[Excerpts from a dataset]
============================================================
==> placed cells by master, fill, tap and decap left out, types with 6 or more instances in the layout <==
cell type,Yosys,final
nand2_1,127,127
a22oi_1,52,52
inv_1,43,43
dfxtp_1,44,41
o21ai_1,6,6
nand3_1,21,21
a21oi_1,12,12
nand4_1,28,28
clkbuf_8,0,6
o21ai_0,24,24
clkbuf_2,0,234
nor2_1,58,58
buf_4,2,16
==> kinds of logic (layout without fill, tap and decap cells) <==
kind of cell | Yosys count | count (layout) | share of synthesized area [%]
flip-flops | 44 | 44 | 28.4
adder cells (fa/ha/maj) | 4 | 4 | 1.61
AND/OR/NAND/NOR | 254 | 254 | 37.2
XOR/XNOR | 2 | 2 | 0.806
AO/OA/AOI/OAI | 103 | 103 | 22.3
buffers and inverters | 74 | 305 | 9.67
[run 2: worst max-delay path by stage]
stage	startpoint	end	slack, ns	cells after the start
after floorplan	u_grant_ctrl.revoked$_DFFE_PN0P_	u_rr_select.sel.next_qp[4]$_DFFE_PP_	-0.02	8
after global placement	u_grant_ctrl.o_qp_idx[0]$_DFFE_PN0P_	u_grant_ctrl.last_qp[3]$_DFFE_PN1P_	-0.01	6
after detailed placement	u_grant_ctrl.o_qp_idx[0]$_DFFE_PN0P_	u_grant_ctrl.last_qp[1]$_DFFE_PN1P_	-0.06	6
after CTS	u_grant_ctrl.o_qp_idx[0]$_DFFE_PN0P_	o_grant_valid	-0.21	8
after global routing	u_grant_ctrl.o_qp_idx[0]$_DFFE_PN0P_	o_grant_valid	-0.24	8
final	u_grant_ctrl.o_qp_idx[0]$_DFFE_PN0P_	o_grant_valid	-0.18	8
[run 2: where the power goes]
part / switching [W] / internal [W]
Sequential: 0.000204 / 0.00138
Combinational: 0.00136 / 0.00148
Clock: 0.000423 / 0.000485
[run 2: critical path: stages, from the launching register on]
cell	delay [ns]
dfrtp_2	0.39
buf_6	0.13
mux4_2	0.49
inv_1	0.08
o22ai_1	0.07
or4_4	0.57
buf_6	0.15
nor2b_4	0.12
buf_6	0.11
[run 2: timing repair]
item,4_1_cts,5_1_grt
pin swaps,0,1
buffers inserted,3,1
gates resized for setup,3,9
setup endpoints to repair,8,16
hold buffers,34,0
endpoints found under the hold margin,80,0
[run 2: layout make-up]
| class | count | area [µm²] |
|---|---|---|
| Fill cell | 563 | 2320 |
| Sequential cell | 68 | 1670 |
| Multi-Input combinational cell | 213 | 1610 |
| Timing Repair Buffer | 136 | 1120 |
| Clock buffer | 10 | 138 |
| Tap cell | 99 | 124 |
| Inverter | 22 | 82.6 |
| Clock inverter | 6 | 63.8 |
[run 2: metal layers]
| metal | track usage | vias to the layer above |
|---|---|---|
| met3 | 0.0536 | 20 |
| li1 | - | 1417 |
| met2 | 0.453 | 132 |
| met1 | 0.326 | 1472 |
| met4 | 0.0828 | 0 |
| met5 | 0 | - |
## config.mk

```make
export PLATFORM = sky130hd
export DESIGN_NAME = fetchPort
export DESIGN_NICKNAME = d
export VERILOG_FILES = /design/src/memPkg.sv /design/src/fetchPort.sv
export SDC_FILE = /design/constraint.sdc
export NUM_CORES = 1
export LEC_CHECK = 0
export BUFFER_PORTS_ARGS = -buffer_cell sky130_fd_sc_hd__buf_2
export CAP_MARGIN = 20
export CORE_MARGIN = 5
export CORE_UTILIZATION = 44
export CTS_BUF_LIST = sky130_fd_sc_hd__clkbuf_2
export CTS_CLUSTER_DIAMETER = 200
export DETAILED_ROUTE_END_ITERATION = 6
export GPL_TIMING_DRIVEN = 0
export PLACE_DENSITY = 0.86
export RECOVER_POWER = 50
export SKIP_CTS_REPAIR_TIMING = 1
export SLEW_MARGIN = 10
export SYNTH_ARGS = -nofsm -noshare
export SYNTH_HDL_FRONTEND = slang
export SYNTH_SLANG_ARGS = --single-unit
```

## constraint.sdc

```tcl
create_clock -name clk -period 4.5 [get_ports clk]
set_clock_uncertainty 0.2 [all_clocks]
set_input_delay 0 -clock clk [delete_from_list [all_inputs] [get_ports clk]]
set_output_delay 0 -clock clk [all_outputs]
set_load 0.005 [all_outputs]
```

## src/memPkg.sv

```systemverilog
package memPkg;

    localparam int nickWidth = 4; // load-store buffer tag width.

    typedef enum logic {
        memLoad,
        memStore
    } memOp;

    // access length, 1, 2 or 4 bytes.
    typedef enum logic [1:0] {
        lenByte,
        lenHalf,
        lenWord
    } memLen;

    typedef struct packed {
        memOp        op;
        memLen       len;
        logic [31:0] addr;
        logic [31:0] data; // store data, low bytes first.
    } memReq;

    typedef struct packed {
        memReq                request;
        logic [nickWidth-1:0] nick;
    } lsuReq;

    typedef struct packed {
        logic [31:0]          data;
        logic [nickWidth-1:0] nick;
    } lsuResp;

    typedef enum logic [1:0] {
        ctrlIdle,
        ctrlData,   // byte-serial access for the data port.
        ctrlFetch,  // byte-serial access for the fetch port.
        ctrlFinish  // last ram read of a load.
    } ctrlState;

endpackage

```

## src/fetchPort.sv

```systemverilog
`timescale 1ns/1ps

module fetchPort (
    input  logic          clk,
    input  logic          rst,
    input  logic          rdy,

    input  logic          fetchValid,
    input  logic [31:0]   fetchPc,
    output logic          fetchReady,
    output logic          fetchDone,
    output logic [31:0]   fetchInstr,

    output logic          memEn,
    output memPkg::memReq memRequest,
    input  logic          memWait,
    input  logic          memDone,
    input  logic [31:0]   memData
);

    logic [31:0] pc;
    logic        occupied;
    logic        served;
    logic        accept;

    assign accept     = fetchValid && fetchReady;
    assign fetchReady = !occupied;
    assign memEn      = occupied && !served && !memDone && !memWait;

    // every fetch is a word load.
    always_comb begin
        memRequest.op   = memPkg::memLoad;
        memRequest.len  = memPkg::lenWord;
        memRequest.addr = pc;
        memRequest.data = '0;
    end

    always_ff @(posedge clk) begin
        if (rst) begin
            occupied  <= 1'b0;
            served    <= 1'b0;
            fetchDone <= 1'b0;
        end else if (rdy) begin
            fetchDone <= memDone;
            if (accept) begin
                occupied <= 1'b1;
                served   <= 1'b0;
            end else if (fetchDone) begin
                occupied <= 1'b0;
            end
            if (memDone) begin
                served <= 1'b1;
            end
        end
    end

    always_ff @(posedge clk) begin
        if (rdy) begin
            if (accept) begin
                pc <= fetchPc;
            end
            if (memDone) begin
                fetchInstr <= memData;
            end
        end
    end

endmodule

```

### After elaboration in Yosys (flattened, before gate mapping)

Cells that the tools add are included.

| word-level totals | value |
|---|---|
| register bits after elaboration | 67 |
| latch bits | 0 |
| RAM bits | 0 |
| bits in read-only memories | 0 |
| bits of input ports | 70 |
| output and inout bits | 102 |
| word-level logic and storage cells | 23 |
| memories | 0 |

| operators by class | value |
|---|---|
| add/sub/neg operators | 0 |
| $mul | 0 |
| divide/modulo/power cells | 0 |
| order comparisons | 0 |
| eq/ne operators | 0 |
| shift operators | 0 |
| mux-type cells | 4 |
| bitwise gates (word level) | 0 |
| reductions and logical operators | 14 |

Operators with widths:

| kind | count |
|---|---|
| $reduce_and 2->1 | 4 |
| $logic_and 1x1->1 | 4 |
| $logic_not 1->1 | 4 |
| $mux 1 | 4 |
| $reduce_bool 2->1 | 2 |

### Longest topological paths before layout

| depth | value |
|---|---|
| word-level depth | 4 |
| mapped depth | 2 |
| depth with buffers taken out | 2 |

### Worst setup path after synthesis

Ideal clock, no wire load.

| timing path | value |
|---|---|
| path type | reg2reg |
| start point | reg occupied |
| end point | reg pc[0], enable pin |
| library setup time | 394 ps |
| arrival | 1236 ps |
| slack | 2670 ps |
| stages on the path, launching flop included | 2 |
| buffers on the path | 0 |
| cells stage by stage | dfxtp_1 and3b_1 |

| on the way | value |
|---|---|
| longest elaborated chain between the ends | 3 |

RTL lines:

| item | line | RTL |
|---|---|---|
| from (decl) | fetchPort.sv:22 | `logic occupied;` |
| from (signal assigned) | fetchPort.sv:40 | `occupied <= 1'b0;` |
| from (signal assigned) | fetchPort.sv:46 | `occupied <= 1'b1;` |
| from (signal assigned) | fetchPort.sv:49 | `occupied <= 1'b0;` |
| $logic_not 1->1 | fetchPort.sv:27 | `assign fetchReady = !occupied;` |
| $logic_and 1x1->1 | fetchPort.sv:26 | `assign accept = fetchValid && fetchReady;` |
| $reduce_and 2->1 (no line) | - |  |
| to (signal assigned) | fetchPort.sv:60 | `pc <= fetchPc;` |
| to (decl) | fetchPort.sv:21 | `logic [31:0] pc;` |

No other way between the ends.
A chain may end at the register's enable or synchronous reset.

### Final worst setup path

| timing path | value |
|---|---|
| start point | reg occupied |
| end point | reg pc[13], enable pin |

The elaborated chain is that of the path after synthesis.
============================================================
> [EXERCISE INSTRUCTIONS]
Scan the entries above. Copy each line that has the string "decap".

> [OUTPUT OF THE EXERCISE]
==> placed cells by master, fill, tap and decap left out, types with 6 or more instances in the layout <==
==> kinds of logic (layout without fill, tap and decap cells) <==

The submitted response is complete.